Sign up for a FREE email newsletter and impromptu speaking practice service (DITTY)
Newsletter October 07
My husband and I have just returned from a 2-week trip to Uganda in East Africa.
Whilst English is widely spoken by the Ugandan people, we found that it is spoken in a different way to how we speak, and we had to work hard to understand and be understood.
While there my husband decided to learn how to say “Thank you very much” in Luganda. It is “Webale Nyo”.
When dealing with people we met, such as waiters, shop assistants and taxi drivers, he would always say “Webale Nyo”. This usually created an instant feeling of rapport, as the person would smile or laugh and be pleased and impressed that he had taken the time to learn their language. Males would sometimes say to him “Now we know each other. Now we are friends.” Communication after that moved to a different level.

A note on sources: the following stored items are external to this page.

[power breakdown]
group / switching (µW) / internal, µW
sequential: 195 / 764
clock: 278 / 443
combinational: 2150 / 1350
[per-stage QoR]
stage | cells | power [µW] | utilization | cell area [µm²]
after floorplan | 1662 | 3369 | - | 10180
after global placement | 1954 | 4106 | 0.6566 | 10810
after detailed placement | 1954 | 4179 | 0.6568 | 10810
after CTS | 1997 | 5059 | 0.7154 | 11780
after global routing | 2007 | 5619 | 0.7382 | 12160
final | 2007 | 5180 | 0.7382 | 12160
**src/rtl/sem_pkg.sv**
```systemverilog
package sem_pkg;
  // per-token command decoded from one port access
  typedef struct packed {
    logic req;
    logic rel;
  } sem_cmd_t;
endpackage

```
**src/rtl/sem_port_dec.sv**
```systemverilog
module sem_port_dec
  import sem_pkg::*;
#(
  parameter int NUM_SEM = 8,
  parameter int ADDR_W  = 12,
  parameter int DATA_W  = 8,
  localparam int SEL_W  = $clog2(NUM_SEM)
) (
  input  logic              sel_ni,
  input  logic              we_i,
  input  logic [ADDR_W-1:0] addr_i,
  input  logic [DATA_W-1:0] data_i,
  output sem_cmd_t          cmd_o [NUM_SEM]
);
  logic wr_act;
  assign wr_act = ~sel_ni & we_i;

  for (genvar g = 0; g < NUM_SEM; g++) begin : g_tok
    logic hit;
    assign hit        = wr_act && (addr_i[SEL_W-1:0] == SEL_W'(g));
    assign cmd_o[g].req = hit & ~data_i[0];
    assign cmd_o[g].rel = hit &  data_i[0];
  end
endmodule

```
**src/rtl/sem_cell.sv**
```systemverilog
module sem_cell
  import sem_pkg::*;
(
  input  logic     clk_i,
  input  logic     rst_ni,
  input  sem_cmd_t l_cmd_i,
  input  sem_cmd_t r_cmd_i,
  output logic     own_l_o,
  output logic     own_r_o,
  output logic     pend_l_o,
  output logic     pend_r_o
);
  logic own_l_q, own_r_q, pend_l_q, pend_r_q;
  logic own_l_d, own_r_d, pend_l_d, pend_r_d;
  logic keep_l, keep_r, want_l, want_r;

  always_comb begin
    keep_l = own_l_q & ~l_cmd_i.rel;
    keep_r = own_r_q & ~r_cmd_i.rel;
    // owner requests are dropped
    want_l = (pend_l_q | l_cmd_i.req) & ~own_l_q;
    want_r = (pend_r_q | r_cmd_i.req) & ~own_r_q;
    own_l_d  = 1'b0;
    own_r_d  = 1'b0;
    pend_l_d = 1'b0;
    pend_r_d = 1'b0;
    if (keep_l || keep_r) begin
      own_l_d  = keep_l;
      own_r_d  = keep_r;
      pend_l_d = want_l;
      pend_r_d = want_r;
    end else if (want_l) begin
      // left has fixed priority on a free token
      own_l_d  = 1'b1;
      pend_r_d = want_r;
    end else if (want_r) begin
      own_r_d  = 1'b1;
    end
  end

  always_ff @(posedge clk_i or negedge rst_ni) begin
    if (!rst_ni) begin
      own_l_q  <= 1'b0;
      own_r_q  <= 1'b0;
      pend_l_q <= 1'b0;
      pend_r_q <= 1'b0;
    end else begin
      own_l_q  <= own_l_d;
      own_r_q  <= own_r_d;
      pend_l_q <= pend_l_d;
      pend_r_q <= pend_r_d;
    end
  end

  assign own_l_o  = own_l_q;
  assign own_r_o  = own_r_q;
  assign pend_l_o = pend_l_q;
  assign pend_r_o = pend_r_q;
endmodule

```
**src/rtl/sem_rd_mux.sv**
```systemverilog
module sem_rd_mux #(
  parameter int NUM_SEM = 8,
  parameter int ADDR_W  = 12,
  parameter int DATA_W  = 8,
  localparam int SEL_W  = $clog2(NUM_SEM)
) (
  input  logic               sel_ni,
  input  logic               we_i,
  input  logic [ADDR_W-1:0]  addr_i,
  input  logic [NUM_SEM-1:0] own_i,
  output logic [DATA_W-1:0]  data_o
);
  always_comb begin
    data_o = '1;
    if (!sel_ni && !we_i) data_o[0] = ~own_i[addr_i[SEL_W-1:0]];
  end
endmodule

```
**src/rtl/sem_bank.sv**
```systemverilog
module sem_bank
  import sem_pkg::*;
#(
  parameter int NUM_SEM = 8,
  parameter int ADDR_W  = 12,
  parameter int DATA_W  = 8
) (
  input  logic              clk_i,
  input  logic              rst_ni,
  input  logic              l_sel_ni,
  input  logic              l_we_i,
  input  logic [ADDR_W-1:0] l_addr_i,
  input  logic [DATA_W-1:0] l_data_i,
  output logic [DATA_W-1:0] l_data_o,
  input  logic              r_sel_ni,
  input  logic              r_we_i,
  input  logic [ADDR_W-1:0] r_addr_i,
  input  logic [DATA_W-1:0] r_data_i,
  output logic [DATA_W-1:0] r_data_o
);
  sem_cmd_t           l_cmd [NUM_SEM];
  sem_cmd_t           r_cmd [NUM_SEM];
  logic [NUM_SEM-1:0] own_l, own_r, pend_l, pend_r;

  sem_port_dec #(.NUM_SEM(NUM_SEM), .ADDR_W(ADDR_W), .DATA_W(DATA_W)) i_dec_l (
    .sel_ni(l_sel_ni), .we_i(l_we_i), .addr_i(l_addr_i), .data_i(l_data_i), .cmd_o(l_cmd)
  );
  sem_port_dec #(.NUM_SEM(NUM_SEM), .ADDR_W(ADDR_W), .DATA_W(DATA_W)) i_dec_r (
    .sel_ni(r_sel_ni), .we_i(r_we_i), .addr_i(r_addr_i), .data_i(r_data_i), .cmd_o(r_cmd)
  );

  for (genvar g = 0; g < NUM_SEM; g++) begin : g_cell
    sem_cell i_cell (
      .clk_i   (clk_i),
      .rst_ni  (rst_ni),
      .l_cmd_i (l_cmd[g]),
      .r_cmd_i (r_cmd[g]),
      .own_l_o (own_l[g]),
      .own_r_o (own_r[g]),
      .pend_l_o(pend_l[g]),
      .pend_r_o(pend_r[g])
    );
  end

  sem_rd_mux #(.NUM_SEM(NUM_SEM), .ADDR_W(ADDR_W), .DATA_W(DATA_W)) i_rd_l (
    .sel_ni(l_sel_ni), .we_i(l_we_i), .addr_i(l_addr_i), .own_i(own_l), .data_o(l_data_o)
  );
  sem_rd_mux #(.NUM_SEM(NUM_SEM), .ADDR_W(ADDR_W), .DATA_W(DATA_W)) i_rd_r (
    .sel_ni(r_sel_ni), .we_i(r_we_i), .addr_i(r_addr_i), .own_i(own_r), .data_o(r_data_o)
  );
endmodule

```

If we look at this concept in terms of giving a presentation, how much more of an impact does a presentation have when you do something to create rapport with the group?
Do you do anything to create rapport with your audience?
To create rapport consider using some of the following:
Have a good understanding of who is in your audience so you know how to pitch your presentation.
Share something of yourself so they see you as a human being.
Talk about things they will know about, and ideally things they will specifically know about that others may not.
Learn the acronyms they use in their organisation.
Use people’s names.
Talk about current issues to create some common ground, eg the rugby world cup.
Tell stories or anecdotes they will relate to.
A great example I saw of someone creating rapport was when I went to an evening seminar - ‘Introduction to Buddhism’ - given by a Buddhist monk. The audience was full of people like me who knew little or nothing about Buddhism, and who presumably live a very different life to that of a Buddhist monk.
The monk came in dressed in his robes, sat on a chair at the front, looked around the room calmly, smiled, and then said “Well, I bet you are wondering - ‘Is tonight’s seminar is going to be of any use to me at all, or should I have stayed at home and watched Desperate Housewives instead?’”
He instantly created rapport by using humour, and by talking about something presumably very different to his own ‘world’ but something we could relate to in our ‘world’.
What can you do to create rapport with your audience?